Your answer must be every line of the data below that holds the string "begin", copied exactly.

> Data records
* * *
`timescale 1ns / 1ps
module decomp_map1(
    input [2:0] sec_lvl,
    input [22:0]     din,
    output reg [5:0] dout
    );
    reg [16:0] dout_32;
    reg [44:0] dout_88;
    always @(*) begin
        dout_32[0] = 1;
        dout_32[1] = (din >= 23'd261889) ? 1 : 0;
        dout_32[2] = (din >= 23'd785665) ? 1 : 0;
        dout_32[3] = (din >= 23'd1309441) ? 1 : 0;
        dout_32[4] = (din >= 23'd1833217) ? 1 : 0;
        dout_32[5] = (din >= 23'd2356993) ? 1 : 0;
        dout_32[6] = (din >= 23'd2880769) ? 1 : 0;
        dout_32[7] = (din >= 23'd3404545) ? 1 : 0;
        dout_32[8] = (din >= 23'd3928321) ? 1 : 0;
        dout_32[9] = (din >= 23'd4452097) ? 1 : 0;
        dout_32[10] = (din >= 23'd4975873) ? 1 : 0;
        dout_32[11] = (din >= 23'd5499649) ? 1 : 0;
        dout_32[12] = (din >= 23'd6023425) ? 1 : 0;
        dout_32[13] = (din >= 23'd6547201) ? 1 : 0;
        dout_32[14] = (din >= 23'd7070977) ? 1 : 0;
        dout_32[15] = (din >= 23'd7594753) ? 1 : 0;
        dout_32[16] = (din >= 23'd8118529) ? 1 : 0;
        dout_88[0] = 1;
        dout_88[1] = (din >= 23'd95233) ? 1 : 0;
        dout_88[2] = (din >= 23'd285697) ? 1 : 0;
        dout_88[3] = (din >= 23'd476161) ? 1 : 0;
        dout_88[4] = (din >= 23'd666625) ? 1 : 0;
        dout_88[5] = (din >= 23'd857089) ? 1 : 0;
        dout_88[6] = (din >= 23'd1047553) ? 1 : 0;
        dout_88[7] = (din >= 23'd1238017) ? 1 : 0;
        dout_88[8] = (din >= 23'd1428481) ? 1 : 0;
        dout_88[9] = (din >= 23'd1618945) ? 1 : 0;
        dout_88[10] = (din >= 23'd1809409) ? 1 : 0;
        dout_88[11] = (din >= 23'd1999873) ? 1 : 0;
        dout_88[12] = (din >= 23'd2190337) ? 1 : 0;
        dout_88[13] = (din >= 23'd2380801) ? 1 : 0;
        dout_88[14] = (din >= 23'd2571265) ? 1 : 0;
        dout_88[15] = (din >= 23'd2761729) ? 1 : 0;
        dout_88[16] = (din >= 23'd2952193) ? 1 : 0;
        dout_88[17] = (din >= 23'd3142657) ? 1 : 0;
        dout_88[18] = (din >= 23'd3333121) ? 1 : 0;
        dout_88[19] = (din >= 23'd3523585) ? 1 : 0;
        dout_88[20] = (din >= 23'd3714049) ? 1 : 0;
        dout_88[21] = (din >= 23'd3904513) ? 1 : 0;
        dout_88[22] = (din >= 23'd4094977) ? 1 : 0;
        dout_88[23] = (din >= 23'd4285441) ? 1 : 0;
        dout_88[24] = (din >= 23'd4475905) ? 1 : 0;
        dout_88[25] = (din >= 23'd4666369) ? 1 : 0;
        dout_88[26] = (din >= 23'd4856833) ? 1 : 0;
        dout_88[27] = (din >= 23'd5047297) ? 1 : 0;
        dout_88[28] = (din >= 23'd5237761) ? 1 : 0;
        dout_88[29] = (din >= 23'd5428225) ? 1 : 0;
        dout_88[30] = (din >= 23'd5618689) ? 1 : 0;
        dout_88[31] = (din >= 23'd5809153) ? 1 : 0;
        dout_88[32] = (din >= 23'd5999617) ? 1 : 0;
        dout_88[33] = (din >= 23'd6190081) ? 1 : 0;
        dout_88[34] = (din >= 23'd6380545) ? 1 : 0;
        dout_88[35] = (din >= 23'd6571009) ? 1 : 0;
        dout_88[36] = (din >= 23'd6761473) ? 1 : 0;
        dout_88[37] = (din >= 23'd6951937) ? 1 : 0;
        dout_88[38] = (din >= 23'd7142401) ? 1 : 0;
        dout_88[39] = (din >= 23'd7332865) ? 1 : 0;
        dout_88[40] = (din >= 23'd7523329) ? 1 : 0;
        dout_88[41] = (din >= 23'd7713793) ? 1 : 0;
        dout_88[42] = (din >= 23'd7904257) ? 1 : 0;
        dout_88[43] = (din >= 23'd8094721) ? 1 : 0;
        dout_88[44] = (din >= 23'd8285185) ? 1 : 0;
        dout = 0;
        if (sec_lvl == 2) begin
            case(1'b1)
            dout_88[44]: dout = 0;
            dout_88[43]: dout = 43;
            dout_88[42]: dout = 42;
            dout_88[41]: dout = 41;
            dout_88[40]: dout = 40;
            dout_88[39]: dout = 39;
            dout_88[38]: dout = 38;
            dout_88[37]: dout = 37;
            dout_88[36]: dout = 36;
            dout_88[35]: dout = 35;
            dout_88[34]: dout = 34;
            dout_88[33]: dout = 33;
            dout_88[32]: dout = 32;
            dout_88[31]: dout = 31;
            dout_88[30]: dout = 30;
            dout_88[29]: dout = 29;
            dout_88[28]: dout = 28;
            dout_88[27]: dout = 27;
            dout_88[26]: dout = 26;
            dout_88[25]: dout = 25;
            dout_88[24]: dout = 24;
            dout_88[23]: dout = 23;
            dout_88[22]: dout = 22;
            dout_88[21]: dout = 21;
            dout_88[20]: dout = 20;
            dout_88[19]: dout = 19;
            dout_88[18]: dout = 18;
            dout_88[17]: dout = 17;
            dout_88[16]: dout = 16;
            dout_88[15]: dout = 15;
            dout_88[14]: dout = 14;
            dout_88[13]: dout = 13;
            dout_88[12]: dout = 12;
            dout_88[11]: dout = 11;
            dout_88[10]: dout = 10;
            dout_88[9]: dout = 9;
            dout_88[8]: dout = 8;
            dout_88[7]: dout = 7;
            dout_88[6]: dout = 6;
            dout_88[5]: dout = 5;
            dout_88[4]: dout = 4;
            dout_88[3]: dout = 3;
            dout_88[2]: dout = 2;
            dout_88[1]: dout = 1;
            dout_88[0]: dout = 0;
            endcase
        end else begin
            case(1'b1)
            dout_32[16]: dout = 0;
            dout_32[15]: dout = 15;
            dout_32[14]: dout = 14;
            dout_32[13]: dout = 13;
            dout_32[12]: dout = 12;
            dout_32[11]: dout = 11;
            dout_32[10]: dout = 10;
            dout_32[9]: dout = 9;
            dout_32[8]: dout = 8;
            dout_32[7]: dout = 7;
            dout_32[6]: dout = 6;
            dout_32[5]: dout = 5;
            dout_32[4]: dout = 4;
            dout_32[3]: dout = 3;
            dout_32[2]: dout = 2;
            dout_32[1]: dout = 1;
            dout_32[0]: dout = 0;
            endcase
        end
    end
endmodule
* * *
> Task answer
    always @(*) begin
        if (sec_lvl == 2) begin
        end else begin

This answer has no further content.